作品名称:弯弯的六塘河      作者:六塘后人      发布时间:2026-05-20 13:18:39      字数:4348

  齐生又喝了一口水,继续说下去:
  “先找个秘密地方,召集民兵开个会,俺和大家见见面,和大家商量一下,你看中不中?”
  “中,中。”树德回答。齐生继续说下去:
  “有两件事马上可以做起来,一件是孙大虎要成立保安队,我们要打进去两个人,至少一个人,要可靠,最好是自己亲属。第二件是俺们要建立个交通站,最好就在你家,中不中?要是在你家,你就是交通员,负责和河东据点及杨口区的联络,交换情报。”树德犹豫了一下,心想:
  “当个民兵队长,组织民兵骚扰一下敌人倒是还行,要是当交通员,出入鬼子据点传送情报,弄不好命要搭进去的,这上有老,小青又快要生了,就是下有小哇……。”齐生看出了树德有心事,就换个语气说:
  “你有什么困难,看得出你还有顾虑。这样吧,你先考虑一下,不急于决定。”这时,小青来招呼吃晌午饭。因为来了客人,就做了四个菜:烧小杂鱼、酸菜肉片、炒花生米、白菜豆腐。男人们还喝了点本地酒坊酿的高梁酒。

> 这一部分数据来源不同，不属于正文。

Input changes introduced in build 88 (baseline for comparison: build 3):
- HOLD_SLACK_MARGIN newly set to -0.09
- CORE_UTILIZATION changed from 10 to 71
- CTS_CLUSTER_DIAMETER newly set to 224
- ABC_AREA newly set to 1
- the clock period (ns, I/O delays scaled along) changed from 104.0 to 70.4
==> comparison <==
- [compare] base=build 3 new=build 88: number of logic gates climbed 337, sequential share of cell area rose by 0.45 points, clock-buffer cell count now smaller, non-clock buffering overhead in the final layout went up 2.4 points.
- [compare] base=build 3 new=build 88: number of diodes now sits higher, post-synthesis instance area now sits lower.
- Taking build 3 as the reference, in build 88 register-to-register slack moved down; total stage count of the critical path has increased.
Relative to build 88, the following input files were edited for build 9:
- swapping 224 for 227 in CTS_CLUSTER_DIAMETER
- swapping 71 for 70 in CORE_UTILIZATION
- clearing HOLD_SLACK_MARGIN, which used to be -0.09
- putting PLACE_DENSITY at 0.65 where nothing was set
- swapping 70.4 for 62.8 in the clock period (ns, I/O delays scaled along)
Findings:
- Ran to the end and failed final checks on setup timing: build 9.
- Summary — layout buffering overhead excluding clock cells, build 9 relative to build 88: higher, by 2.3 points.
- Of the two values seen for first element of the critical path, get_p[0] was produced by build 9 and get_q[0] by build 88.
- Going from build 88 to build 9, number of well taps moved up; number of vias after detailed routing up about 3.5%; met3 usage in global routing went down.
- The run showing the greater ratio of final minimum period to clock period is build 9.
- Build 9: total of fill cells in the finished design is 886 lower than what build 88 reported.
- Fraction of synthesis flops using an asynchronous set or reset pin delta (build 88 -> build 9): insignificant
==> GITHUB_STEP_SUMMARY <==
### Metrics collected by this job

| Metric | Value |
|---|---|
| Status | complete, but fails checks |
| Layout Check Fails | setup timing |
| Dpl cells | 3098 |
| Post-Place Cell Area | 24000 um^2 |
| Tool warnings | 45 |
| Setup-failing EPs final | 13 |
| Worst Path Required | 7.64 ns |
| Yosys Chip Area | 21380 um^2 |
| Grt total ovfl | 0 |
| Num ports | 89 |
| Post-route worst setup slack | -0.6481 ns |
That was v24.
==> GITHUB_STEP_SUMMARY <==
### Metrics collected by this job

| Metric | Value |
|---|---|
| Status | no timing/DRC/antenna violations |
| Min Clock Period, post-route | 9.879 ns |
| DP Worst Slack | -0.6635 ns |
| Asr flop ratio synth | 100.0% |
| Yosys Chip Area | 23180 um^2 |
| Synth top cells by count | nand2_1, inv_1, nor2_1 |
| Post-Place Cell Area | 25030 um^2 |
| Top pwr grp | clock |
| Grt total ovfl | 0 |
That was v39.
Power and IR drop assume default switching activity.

  午饭时,树德将齐生介绍给家人,水亭老夫妇心里有数是怎么回事,也没有多问,就以远方表亲相认了。齐生还把带来的礼物交给小青:十来斤山东山芋,几斤小米。小青打开一看,真稀奇,山芋和本地的不一样:紫红皮,形状不是规则的纺梭形,而是象大砂礓子,疙疙瘩瘩、坑坑洼洼的。齐生介绍,这种山芋黄芯,很甜。后来小青还把山东山芋送几个给邻居品尝,这个山东亲戚也就象名副其实了。
  当晚,树德就召集民兵在南街东南圩角上的土地庙里开会。这是个孤零零的建筑,距最近的人家也有三十多丈远。说是土地庙,实际就是破旧的两间小房子:砖墙瓦顶,里面塑着一尊泥雕土地爷像,泥雕前用砖石砌一个祭坛,以摆放祭品。空空荡荡的地上只有些散乱的碎草、砖头,是经常有些乞讨者在此住宿留下的。

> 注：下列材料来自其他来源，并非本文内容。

==> zinc: inputs <==
Design error_correction, start of the top module:
module error_correction # (
    parameter puf_sig_length     = 256,
    parameter ipid_N             = 16
)
(
    input                                clk,
    input                                rst_n,
    input        [1:0]                   pcm_instruction,
    input        [puf_sig_length-1:0]    pcm_puf_in,
    input                                pcm_puf_in_valid,
    input        [$clog2(ipid_N)-1:0]    pcm_ipid_number,
    output logic [puf_sig_length-1:0]    pcm_puf_out,
    output logic                         pcm_puf_out_valid,
    output logic                         pcm_S_c  
);
==> flow/config.mk <==
export PLATFORM = sky130hd
export DESIGN_NAME = error_correction
export DESIGN_NICKNAME = error_correction
export VERILOG_FILES = /design/flow/design.v
export SDC_FILE = /design/flow/constraint.sdc
export NUM_CORES = 4
export LEC_CHECK = 0
export ABC_AREA = 0
export CAP_MARGIN = 20
export CELL_PAD_IN_SITES_DETAIL_PLACEMENT = 2
export CELL_PAD_IN_SITES_GLOBAL_PLACEMENT = 2
export CORE_ASPECT_RATIO = 0.56
export CORE_MARGIN = 9
export CORE_UTILIZATION = 70
export GPL_TIMING_DRIVEN = 1
export HOLD_SLACK_MARGIN = -0.03
export MIN_ROUTING_LAYER = met2
export SETUP_SLACK_MARGIN = 0.72
export SLEW_MARGIN = 10
export TNS_END_PERCENT = 30
==> flow/constraint.sdc <==
create_clock -name core_clock -period 5.72 [get_ports {clk}]
set_input_delay 1.1440 -clock core_clock [delete_from_list [all_inputs] [get_ports {clk}]]
set_output_delay 1.1440 -clock core_clock [all_outputs]
set_load 0.01 [all_outputs]
run.sh (not shown) runs the stock make flow with config.mk's settings and CLKGATE_MAP_FILE=.
==> inputs of lagoon, as changes to zinc <==
==> flow/config.mk (replaced) <==
export PLATFORM = sky130hd
export DESIGN_NAME = error_correction
export DESIGN_NICKNAME = error_correction
export VERILOG_FILES = /design/flow/design.v
export SDC_FILE = /design/flow/constraint.sdc
export NUM_CORES = 4
export LEC_CHECK = 0
export CAP_MARGIN = 20
export CORE_MARGIN = 2
export CORE_UTILIZATION = 70
export CTS_CLUSTER_SIZE = 37
export HOLD_SLACK_MARGIN = 0.29
export SETUP_SLACK_MARGIN = 0.63
export SLEW_MARGIN = 20
==> flow/constraint.sdc (replaced) <==
create_clock -name core_clock -period 2.21 [get_ports {clk}]
set_input_delay 0.4420 -clock core_clock [delete_from_list [all_inputs] [get_ports {clk}]]
set_output_delay 0.4420 -clock core_clock [all_outputs]
set_load 0.01 [all_outputs]
==> inputs of ember, as changes to zinc <==
==> flow/config.mk (replaced) <==
export PLATFORM = sky130hd
export DESIGN_NAME = error_correction
export DESIGN_NICKNAME = error_correction
export VERILOG_FILES = /design/flow/design.v
export SDC_FILE = /design/flow/constraint.sdc
export NUM_CORES = 4
export LEC_CHECK = 0
export ABC_AREA = 0
export CAP_MARGIN = 20
export CORE_ASPECT_RATIO = 1.65
export CORE_MARGIN = 2
export CORE_UTILIZATION = 70
export CTS_CLUSTER_SIZE = 52
export GPL_ROUTABILITY_DRIVEN = 0
export PLACE_DENSITY = 0.65
export SLEW_MARGIN = 10
==> flow/constraint.sdc (replaced) <==
create_clock -name core_clock -period 3.05 [get_ports {clk}]
set_input_delay 0.6100 -clock core_clock [delete_from_list [all_inputs] [get_ports {clk}]]
set_output_delay 0.6100 -clock core_clock [all_outputs]
set_load 0.01 [all_outputs]
==> notes.md <==
yosys + openroad results -> status=did not finish, chip area=128000 um2, FP Rows=92, Halt Stage=3_3_place_gp, Err=[ERROR GPL-0301] Utilization 103.564 % exceeds 100%., Die Wd=471 um
The numbers above come from zinc.

==> notes.md <==
yosys + openroad results -> status=did not finish, Err=[ERROR DPL-0033] detailed placement checks failed during check placement., Halt Stage=4_1_cts, chip area=118000 um2, FP Rows=124
The numbers above come from lagoon.

==> notes.md <==
yosys + openroad results -> Final Max Slew Viols=2, final setup margin=-1.06 ns, Max Cap Violations=1, # setup viols final=142, status=failed layout checks, Fail Reasons=capacitance limit, slew limit, setup timing
The numbers above come from ember.


==> job 9402: inputs <==
error_correction again, from the RTL that the note above started with.
Settings: LEC_CHECK=0, ABC_AREA=0, CAP_MARGIN=20, CELL_PAD_IN_SITES_DETAIL_PLACEMENT=0, CORE_MARGIN=6, CORE_UTILIZATION=58, GPL_TIMING_DRIVEN=0, MAX_ROUTING_LAYER=met5, PLACE_DENSITY_LB_ADDON=0.08, SLEW_MARGIN=20, TNS_END_PERCENT=25; clock period 2.81 ns.
==> job 3463: changes against job 9402 <==
==> flow/config.mk (replaced) <==
export PLATFORM = sky130hd
export DESIGN_NAME = error_correction
export DESIGN_NICKNAME = error_correction
export VERILOG_FILES = /design/flow/design.v
export SDC_FILE = /design/flow/constraint.sdc
export NUM_CORES = 4
export LEC_CHECK = 0
export CAP_MARGIN = 20
export CORE_MARGIN = 2
export CORE_UTILIZATION = 70
export CTS_CLUSTER_SIZE = 36
export SLEW_MARGIN = 20
==> flow/constraint.sdc (replaced) <==
create_clock -name core_clock -period 2.95 [get_ports {clk}]
set_input_delay 0.5900 -clock core_clock [delete_from_list [all_inputs] [get_ports {clk}]]
set_output_delay 0.5900 -clock core_clock [all_outputs]
set_load 0.01 [all_outputs]
==> job 118: changes against job 9402 <==
==> flow/config.mk (replaced) <==
export PLATFORM = sky130hd
export DESIGN_NAME = error_correction
export DESIGN_NICKNAME = error_correction
export VERILOG_FILES = /design/flow/design.v
export SDC_FILE = /design/flow/constraint.sdc
export NUM_CORES = 4
export LEC_CHECK = 0
export ABC_AREA = 1
export CAP_MARGIN = 20
export CORE_MARGIN = 2
export CORE_UTILIZATION = 69
export CTS_CLUSTER_DIAMETER = 327
export CTS_CLUSTER_SIZE = 96
export PLACE_DENSITY = 0.6
export SETUP_SLACK_MARGIN = 0.64
export SLEW_MARGIN = 20
==> flow/constraint.sdc (replaced) <==
create_clock -name core_clock -period 2.15 [get_ports {clk}]
set_input_delay 0.4300 -clock core_clock [delete_from_list [all_inputs] [get_ports {clk}]]
set_output_delay 0.4300 -clock core_clock [all_outputs]
set_load 0.01 [all_outputs]
==> qor summary <==
metric	job 3463	job 9402	job 118
Cell total in the yosys stat output	4461	4461	10400
Type of origin of the critical path	input port	input port	-
Global placement routability congestion	0.911	0.903	1.07
Number of distinct library cells after synthesis	73	73	39
Clock-pin slew reported for the worst setup and hold paths after clock tree synthesis	0.07 ns	0.06 ns	-
Drt wl/cell	44.1 um	32.9 um	-
Clock buffer count from CTS	174	178	22
Critical Path End Type	flip-flop	flip-flop	-
Dominant cell by count in the synthesized netlist	edfxtp_1	edfxtp_1	nand2_1
Total instance count after detailed placement	7252	6895	13700
Summed instance area of the synthesized netlist	80600 um^2	80600 um^2	90000 um^2
Setup Fix Bufs, Post-CTS	1	29	96
Run status	complete, but fails checks	complete, but fails checks	did not finish
Last stage reached	-	-	global routing
Reasons for failing layout checks	max-capacitance violations, max-slew violations, negative setup slack	negative setup slack	-
Non-CTS inverters	10	10	-
Multi-input gate share of the layout cell area	28.0%	28.9%	-
Max-cap violations	2	0	-
Levels on crit path	9	13	-
Tightest hold margin	0.294 ns	0.204 ns	-
Critical path launch point	pcm_puf_in[106]	pcm_ipid_number[0]	-
Number of tapcells	1512	1794	-
Worst EP arrival	4.77 ns	3.81 ns	-
Non-Clock Buffer Area Fraction	14.3%	12.0%	-
Total count of max-transition violations in the final report	4	0	-
Maximum fanout count along the critical path	4	7	-
Combinational gate area	29300 um^2	29800 um^2	-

  看看人到齐了,十几个人,有的坐砖头上,有的坐祭坛边上,有的席地而坐。树德宣布开会,由新四军派来的联络员王齐生同志讲话。要求大家低声说话,不要鼓掌,不要弄出任何动静。齐生先介绍了全国的抗战形势,这也是这些抗日积极分子们急于想知道的:
  他先把中国人民抗日战争的历史简单回顾一下:九一八事变,蒋介石下令不抵抗。西安事变,逼蒋抗日,促成全国抗日的基本格局,结果张学良被软禁,杨虎城被下了监狱。芦沟桥事变,守军奋起抵抗,伤亡惨重,又被蒋下令撤退。于是,就敞开了国门,日军大举侵入华北。
  四年前8.13淞沪会战,国民党守军伤亡官兵30多万人,上海沦陷。9月份,八路军平型关大捷,歼敌1000多人,是全国抗战的第一次大胜利。它打破了日军不可战胜的神话,使全国人民看到了中华民族的希望。
  37年12月,日军占领南京,进行了大屠杀,30多万同胞死在日军的枪口和屠刀下。蒋介石在‘誓与南京共存亡’的口号下,自己却带领政府和军队躲到了西南大后方重庆。
  38年3月,国民党将领李宗仁,在我新四军的支援配合下,指挥徐州会战,取得了台儿庄大捷,歼灭日军1万余人,沉重打击了日本侵略者的气焰。
  去年8月,我们八路军在华北发起百团大战,其中有许多游击队和民兵参战。百团大战,共歼灭日伪军4万5千多人,给日伪军以沉重打击,鼓舞了中国军民抗战的斗志,增强了必胜的信心。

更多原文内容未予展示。